▶ **Your instructions**
Within the entries below, how many lines carry the word "completion"? State the number and stop.
-=-=-
## src/fcc_pkg.sv

```systemverilog
// package: constants, register map and pin timing for the flash controller
`default_nettype none
package fcc_pkg;
  // ************************************************************
  // own register map (byte addresses, one word each)
  // ************************************************************
  localparam logic [7:0] FCC_ADDR_CTRL  = 8'h00;
  localparam logic [7:0] FCC_ADDR_ADDR  = 8'h04;
  localparam logic [7:0] FCC_ADDR_WDATA = 8'h08;
  localparam logic [7:0] FCC_ADDR_RDATA = 8'h0C;
  localparam logic [7:0] FCC_ADDR_STAT  = 8'h10;
  // ctrl fields
  localparam int FCC_CTRL_GO    = 0;  // write 1: start a cycle
  localparam int FCC_CTRL_WR    = 1;  // 1 write, 0 read
  localparam int FCC_CTRL_X16   = 2;  // width select
  localparam int FCC_CTRL_PDN   = 3;  // 1 holds reset pin low
  localparam int FCC_CTRL_WPN   = 4;  // lock pin level
  // status fields
  localparam int FCC_STAT_BUSY  = 0;
  localparam int FCC_STAT_DONE  = 1;
  localparam int FCC_STAT_ACT   = 2;  // activity pin level sampled
  localparam int FCC_STAT_WAKE  = 3;  // reset recovery in progress
  localparam logic [31:0] FCC_CTRL_RST = 32'h0000_0000;
  // ************************************************************
  // timing (10 MHz clock)
  // ************************************************************
  localparam int FCC_CLK_NS     = 100;
  localparam int FCC_T_SETUP_NS = 100;  // address to strobe
  localparam int FCC_T_WP_NS    = 100;  // strobe low width
  localparam int FCC_T_RD_NS    = 120;  // read access time
  localparam int FCC_T_WAKE_NS  = 1000; // reset to write ready
  localparam int FCC_SETUP_CYC  =
    (FCC_T_SETUP_NS + FCC_CLK_NS - 1) / FCC_CLK_NS;
  localparam int FCC_WP_CYC     =
    (FCC_T_WP_NS + FCC_CLK_NS - 1) / FCC_CLK_NS;
  localparam int FCC_RD_CYC     =
    (FCC_T_RD_NS + FCC_CLK_NS - 1) / FCC_CLK_NS;
  localparam int FCC_WAKE_CYC   =
    (FCC_T_WAKE_NS + FCC_CLK_NS - 1) / FCC_CLK_NS;
  localparam int FCC_AW         = 21;
  localparam int FCC_DW         = 16;
  // bus cycle states, gray along setup-strobe-hold-idle
  typedef enum logic [1:0] {
    FCC_IDLE  = 2'b00,
    FCC_SETUP = 2'b01,
    FCC_STRB  = 2'b11,
    FCC_HOLD  = 2'b10
  } fcc_state_t;
endpackage : fcc_pkg
`default_nettype wire

```

## src/fcc_cnt_if.sv

```systemverilog
// interface: start/done link to the cycle timer
`default_nettype none
interface fcc_cnt_if;
  logic       load;
  logic [7:0] count;
  logic       expired;
  modport ctl (output load, output count, input expired);
  modport tmr (input load, input count, output expired);
endinterface : fcc_cnt_if
`default_nettype wire

```

## src/fcc_ctrl.sv

```systemverilog
// module: APB-controlled host driving the flash pins
//
// The register addresses and the APB interface to the registers are this design's own decisions.
`default_nettype none
module fcc_ctrl
  import fcc_pkg::*;
(
  // clock and reset
  input  wire logic              clk_sys_i,
  input  wire logic              resetn_i,
  // apb slave
  input  wire logic              psel_i,
  input  wire logic              penable_i,
  input  wire logic              pwrite_i,
  input  wire logic [7:0]        paddr_i,
  input  wire logic [31:0]       pwdata_i,
  output logic      [31:0]       prdata_o,
  output logic                   pready_o,
  output logic                   pslverr_o,
  // flash pins
  output logic      [FCC_AW-1:0] addr_o,
  input  wire logic [FCC_DW-1:0] dq_i,
  output logic      [FCC_DW-1:0] dq_o,
  output logic                   dq_oe_o,
  output logic                   chip_select_a_n_o,
  output logic                   chip_select_b_n_o,
  output logic                   oe_n_o,
  output logic                   we_n_o,
  output logic                   reset_powerdown_n_o,
  output logic                   byte_n_o,
  output logic                   wp_n_o,
  input  wire logic              activity_output_i
);
  // ************************************************************
  // reset release
  // ************************************************************
  logic rst_s1_reg, rst_n;
  always_ff @(posedge clk_sys_i or negedge resetn_i) begin
    if (!resetn_i) begin
      rst_s1_reg <= 1'b0;
      rst_n      <= 1'b0;
    end else begin
      rst_s1_reg <= 1'b1;
      rst_n      <= rst_s1_reg;
    end
  end

  // ************************************************************
  // registers
  // ************************************************************
  logic [31:0]       ctrl_reg;
  logic [FCC_AW-1:0] faddr_reg;
  logic [FCC_DW-1:0] fwdata_reg;
  logic [FCC_DW-1:0] frdata_reg;
  logic              done_reg;
  logic              act_reg;
  logic [7:0]        wake_reg;
  fcc_state_t        state_reg, state_next;
  fcc_cnt_if         cnt ();

  // apb decode
  wire acc      = psel_i && penable_i;
  wire wr_acc   = acc && pwrite_i;
  wire hit_ctrl = paddr_i == FCC_ADDR_CTRL;
  wire hit_addr = paddr_i == FCC_ADDR_ADDR;
  wire hit_wdat = paddr_i == FCC_ADDR_WDATA;
  wire hit_rdat = paddr_i == FCC_ADDR_RDATA;
  wire hit_stat = paddr_i == FCC_ADDR_STAT;
  wire mapped   = hit_ctrl | hit_addr | hit_wdat | hit_rdat | hit_stat;
  wire busy     = state_reg != FCC_IDLE;
  wire waking   = wake_reg != 8'h00;
  // a new cycle is only launched while idle, awake and out of power-down
  wire go       = wr_acc && hit_ctrl && pwdata_i[FCC_CTRL_GO] && !busy
                  && !waking && !pwdata_i[FCC_CTRL_PDN];
  wire is_wr    = ctrl_reg[FCC_CTRL_WR];
  wire x16      = ctrl_reg[FCC_CTRL_X16];
  wire pdn      = ctrl_reg[FCC_CTRL_PDN];
  wire [31:0] stat_word = {28'h0000000, waking, act_reg, done_reg, busy};
  wire [31:0] rd_mux =
    hit_ctrl ? {ctrl_reg[31:1], 1'b0} :
    hit_addr ? {11'h000, faddr_reg} :
    hit_wdat ? {16'h0000, fwdata_reg} :
    hit_rdat ? {16'h0000, frdata_reg} :
    hit_stat ? stat_word : 32'h0000_0000;

  // control and data registers; the go bit is self clearing
  always_ff @(posedge clk_sys_i or negedge rst_n) begin
    if (!rst_n) begin
      ctrl_reg   <= FCC_CTRL_RST;
      faddr_reg  <= '0;
      fwdata_reg <= '0;
    end else if (wr_acc && !busy) begin
      if (hit_ctrl) ctrl_reg   <= {pwdata_i[31:1], 1'b0};
      if (hit_addr) faddr_reg  <= pwdata_i[FCC_AW-1:0];
      if (hit_wdat) fwdata_reg <= pwdata_i[FCC_DW-1:0];
    end
  end

  // apb answer: one access cycle, error on unmapped or busy write
  always_ff @(posedge clk_sys_i or negedge rst_n) begin
    if (!rst_n) begin
      prdata_o  <= 32'h0000_0000;
      pready_o  <= 1'b0;
      pslverr_o <= 1'b0;
    end else begin
      pready_o  <= psel_i && !penable_i;
      pslverr_o <= psel_i && !penable_i && (!mapped || (pwrite_i && busy));
      prdata_o  <= 32'h0000_0000;
      if (psel_i && !penable_i && !pwrite_i) begin
        prdata_o <= rd_mux;
      end
    end
  end

  // ************************************************************
  // reset recovery and activity sampling
  // ************************************************************
  // count the wake time after the reset pin is released
  always_ff @(posedge clk_sys_i or negedge rst_n) begin
    if (!rst_n) begin
      wake_reg <= 8'(FCC_WAKE_CYC);
    end else if (pdn) begin
      wake_reg <= 8'(FCC_WAKE_CYC);
    end else if (waking) begin
      wake_reg <= wake_reg - 8'h01;
    end
  end

  // open-drain activity line: low busy, pulled high when floating
  always_ff @(posedge clk_sys_i or negedge rst_n) begin
    if (!rst_n) begin
      act_reg <= 1'b1;
    end else begin
      act_reg <= activity_output_i;
    end
  end

  // ************************************************************
  // pin cycle sequencer
  // ************************************************************
  wire expired = cnt.expired;
  always_comb begin
    state_next = state_reg;
    unique case (state_reg)
      FCC_IDLE:  if (go) state_next = FCC_SETUP;
      FCC_SETUP: if (expired) state_next = FCC_STRB;
      FCC_STRB:  if (expired) state_next = FCC_HOLD;
      FCC_HOLD:  state_next = FCC_IDLE;
    endcase
  end

  assign cnt.load  = (state_reg == FCC_IDLE && go)
                     || (state_reg == FCC_SETUP && expired);
  assign cnt.count = (state_reg == FCC_IDLE) ? 8'(FCC_SETUP_CYC - 1) :
                     is_wr ? 8'(FCC_WP_CYC - 1) : 8'(FCC_RD_CYC - 1);

  fcc_timer u_timer (
    .clk_sys_i (clk_sys_i),
    .rst_n_i   (rst_n),
    .cnt       (cnt.tmr)
  );

  // sequencer state, completion flag and captured read data
  always_ff @(posedge clk_sys_i or negedge rst_n) begin
    if (!rst_n) begin
      state_reg  <= FCC_IDLE;
      done_reg   <= 1'b0;
      frdata_reg <= '0;
    end else begin
      state_reg <= state_next;
      // completion flag: set wins over a clearing write
      if (state_reg == FCC_HOLD) done_reg <= 1'b1;
      else if (go) done_reg <= 1'b0;
      // read data sampled as the read strobe ends, after a full access
      if (state_reg == FCC_HOLD && !is_wr) begin
        frdata_reg <= x16 ? dq_i : {8'h00, dq_i[7:0]};
      end
    end
  end

  // ************************************************************
  // pin drivers
  // ************************************************************
  wire sel    = state_reg != FCC_IDLE;
  wire strobe = state_reg == FCC_STRB;
  always_ff @(posedge clk_sys_i or negedge rst_n) begin
    if (!rst_n) begin
      addr_o              <= '0;
      dq_o                <= '0;
      dq_oe_o             <= 1'b0;
      chip_select_a_n_o   <= 1'b1;
      chip_select_b_n_o   <= 1'b1;
      oe_n_o              <= 1'b1;
      we_n_o              <= 1'b1;
      reset_powerdown_n_o <= 1'b0;
      byte_n_o            <= 1'b0;
      wp_n_o              <= 1'b0;
    end else begin
      // in x16 the byte select bit is held low
      addr_o   <= x16 ? {faddr_reg[FCC_AW-1:1], 1'b0} : faddr_reg;
      dq_o     <= x16 ? fwdata_reg : {8'h00, fwdata_reg[7:0]};
      dq_oe_o  <= sel && is_wr;
      // both selects low only during a cycle, else standby
      chip_select_a_n_o <= !sel;
      chip_select_b_n_o <= !sel;
      oe_n_o   <= !(strobe && !is_wr);
      // data held stable past the rising write strobe
      we_n_o   <= !(strobe && is_wr);
      reset_powerdown_n_o <= !pdn;
      byte_n_o <= x16;
      wp_n_o   <= ctrl_reg[FCC_CTRL_WPN];
    end
  end

endmodule : fcc_ctrl
`default_nettype wire

```

## src/fcc_timer.sv

```systemverilog
// module: down counter that times the pin phases
`default_nettype none
module fcc_timer
  import fcc_pkg::*;
(
  // clock and reset
  input  wire logic clk_sys_i,
  input  wire logic rst_n_i,
  // control link
  fcc_cnt_if.tmr    cnt
);
  logic [7:0] cnt_reg;

  // load on request, count to zero
  always_ff @(posedge clk_sys_i or negedge rst_n_i) begin
    if (!rst_n_i) begin
      cnt_reg <= 8'h00;
    end else if (cnt.load) begin
      cnt_reg <= cnt.count;
    end else if (cnt_reg != 8'h00) begin
      cnt_reg <= cnt_reg - 8'h01;
    end
  end

  // expired reads only the count, so load may depend on it without a loop
  assign cnt.expired = (cnt_reg == 8'h00);
endmodule : fcc_timer
`default_nettype wire

```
-=-=-
▶ **Expected output**
2